===== Source data =====
<file path="src/rtl/ahb_id_arbiter.sv">
// Shares one AHB-Lite master port between the CPU instruction (I) and data (D) ports.
// D has fixed priority; I wins after D_STREAK back-to-back D grants while it waits.
module ahb_id_arbiter #(
    parameter int D_STREAK = 4
) (
    input  logic        HCLK,
    input  logic        HRESETn,

    input  logic [31:0] HADDR_I,
    input  logic [1:0]  HTRANS_I,
    input  logic        HWRITE_I,
    input  logic [2:0]  HSIZE_I,
    input  logic [31:0] HWDATA_I,
    output logic [31:0] HRDATA_I,
    output logic        HREADY_I,
    output logic        HRESP_I,

    input  logic [31:0] HADDR_D,
    input  logic [1:0]  HTRANS_D,
    input  logic        HWRITE_D,
    input  logic [2:0]  HSIZE_D,
    input  logic [31:0] HWDATA_D,
    output logic [31:0] HRDATA_D,
    output logic        HREADY_D,
    output logic        HRESP_D,

    output logic [31:0] HADDR_M,
    output logic [1:0]  HTRANS_M,
    output logic        HWRITE_M,
    output logic [2:0]  HSIZE_M,
    output logic [2:0]  HBURST_M,
    output logic [31:0] HWDATA_M,
    input  logic [31:0] HRDATA_M,
    input  logic        HREADY_M,
    input  logic        HRESP_M
);

    localparam int SW = (D_STREAK < 1) ? 1 : $clog2(D_STREAK + 1);
    localparam logic [SW-1:0] STREAK_MAX = SW'(D_STREAK);
    localparam logic [1:0] TRANS_IDLE   = 2'b00;
    localparam logic [1:0] TRANS_NONSEQ = 2'b10;

    typedef enum logic [1:0] {
        OWN_NONE = 2'b00,
        OWN_I    = 2'b01,
        OWN_D    = 2'b10
    } owner_e;

    owner_e          dp_owner;
    owner_e          dp_owner_nxt;
    logic [SW-1:0]   streak;
    logic [SW-1:0]   streak_nxt;

    logic            pend_i_vld;
    logic [31:0]     pend_i_addr;
    logic            pend_i_write;
    logic [2:0]      pend_i_size;
    logic            pend_d_vld;
    logic [31:0]     pend_d_addr;
    logic            pend_d_write;
    logic [2:0]      pend_d_size;

    logic [31:0]     addr_q;
    logic            write_q;
    logic [2:0]      size_q;

    logic            outstanding_i;
    logic            outstanding_d;
    logic            ready_i;
    logic            ready_d;
    logic            live_i;
    logic            live_d;
    logic            cand_i;
    logic            cand_d;
    logic            slot;
    logic            i_first;
    logic            grant_i;
    logic            grant_d;
    logic [31:0]     sel_addr;
    logic            sel_write;
    logic [2:0]      sel_size;

    // Only HTRANS[1] matters: SEQ and NONSEQ are both reissued downstream as NONSEQ.
    logic            unused_trans_lsb;
    assign unused_trans_lsb = HTRANS_I[0] ^ HTRANS_D[0];

    assign outstanding_i = pend_i_vld || (dp_owner == OWN_I);
    assign outstanding_d = pend_d_vld || (dp_owner == OWN_D);

    assign ready_i = !HRESETn || !outstanding_i || ((dp_owner == OWN_I) && HREADY_M);
    assign ready_d = !HRESETn || !outstanding_d || ((dp_owner == OWN_D) && HREADY_M);

    assign live_i = HRESETn && HTRANS_I[1] && ready_i;
    assign live_d = HRESETn && HTRANS_D[1] && ready_d;

    assign cand_i = pend_i_vld || live_i;
    assign cand_d = pend_d_vld || live_d;

    assign slot    = HRESETn && HREADY_M;
    assign i_first = cand_i && (!cand_d || (streak == STREAK_MAX));
    assign grant_i = slot && i_first;
    assign grant_d = slot && cand_d && !i_first;

    // Idle cycles keep the last issued address phase on the bus.
    always_comb begin
        sel_addr  = addr_q;
        sel_write = write_q;
        sel_size  = size_q;
        if (grant_d) begin
            sel_addr  = pend_d_vld ? pend_d_addr  : HADDR_D;
            sel_write = pend_d_vld ? pend_d_write : HWRITE_D;
            sel_size  = pend_d_vld ? pend_d_size  : HSIZE_D;
        end else if (grant_i) begin
            sel_addr  = pend_i_vld ? pend_i_addr  : HADDR_I;
            sel_write = pend_i_vld ? pend_i_write : HWRITE_I;
            sel_size  = pend_i_vld ? pend_i_size  : HSIZE_I;
        end
    end

    always_comb begin
        dp_owner_nxt = dp_owner;
        streak_nxt   = streak;
        if (slot) begin
            if (grant_d) begin
                dp_owner_nxt = OWN_D;
            end else if (grant_i) begin
                dp_owner_nxt = OWN_I;
            end else begin
                dp_owner_nxt = OWN_NONE;
            end
        end
        if (grant_i) begin
            streak_nxt = '0;
        end else if (grant_d && cand_i && (streak != STREAK_MAX)) begin
            streak_nxt = streak + 1'b1;
        end
    end

    always_ff @(posedge HCLK) begin
        if (!HRESETn) begin
            dp_owner <= OWN_NONE;
            streak   <= '0;
        end else begin
            dp_owner <= dp_owner_nxt;
            streak   <= streak_nxt;
        end
    end

    // A live request that is not issued this cycle is parked; it cannot collide
    // with an existing pend because HREADY_x is low while one is held.
    always_ff @(posedge HCLK) begin
        if (!HRESETn) begin
            pend_i_vld   <= 1'b0;
            pend_i_addr  <= '0;
            pend_i_write <= 1'b0;
            pend_i_size  <= '0;
            pend_d_vld   <= 1'b0;
            pend_d_addr  <= '0;
            pend_d_write <= 1'b0;
            pend_d_size  <= '0;
            addr_q       <= '0;
            write_q      <= 1'b0;
            size_q       <= '0;
        end else begin
            if (grant_i || grant_d) begin
                addr_q  <= sel_addr;
                write_q <= sel_write;
                size_q  <= sel_size;
            end
            if (grant_i) begin
                pend_i_vld <= 1'b0;
            end else if (live_i) begin
                pend_i_vld   <= 1'b1;
                pend_i_addr  <= HADDR_I;
                pend_i_write <= HWRITE_I;
                pend_i_size  <= HSIZE_I;
            end
            if (grant_d) begin
                pend_d_vld <= 1'b0;
            end else if (live_d) begin
                pend_d_vld   <= 1'b1;
                pend_d_addr  <= HADDR_D;
                pend_d_write <= HWRITE_D;
                pend_d_size  <= HSIZE_D;
            end
        end
    end

    assign HTRANS_M = (grant_i || grant_d) ? TRANS_NONSEQ : TRANS_IDLE;
    assign HADDR_M  = sel_addr;
    assign HWRITE_M = sel_write;
    assign HSIZE_M  = sel_size;
    assign HBURST_M = 3'b000;
    assign HWDATA_M = (dp_owner == OWN_D) ? HWDATA_D : HWDATA_I;

    assign HREADY_I = ready_i;
    assign HREADY_D = ready_d;
    assign HRESP_I  = HRESETn && (dp_owner == OWN_I) && HRESP_M;
    assign HRESP_D  = HRESETn && (dp_owner == OWN_D) && HRESP_M;
    assign HRDATA_I = HRDATA_M;
    assign HRDATA_D = HRDATA_M;

endmodule

</file>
=====
### Task statement
Return the lines containing "while", taking each one from the listing.

### Result of the task
// D has fixed priority; I wins after D_STREAK back-to-back D grants while it waits.
    // with an existing pend because HREADY_x is low while one is held.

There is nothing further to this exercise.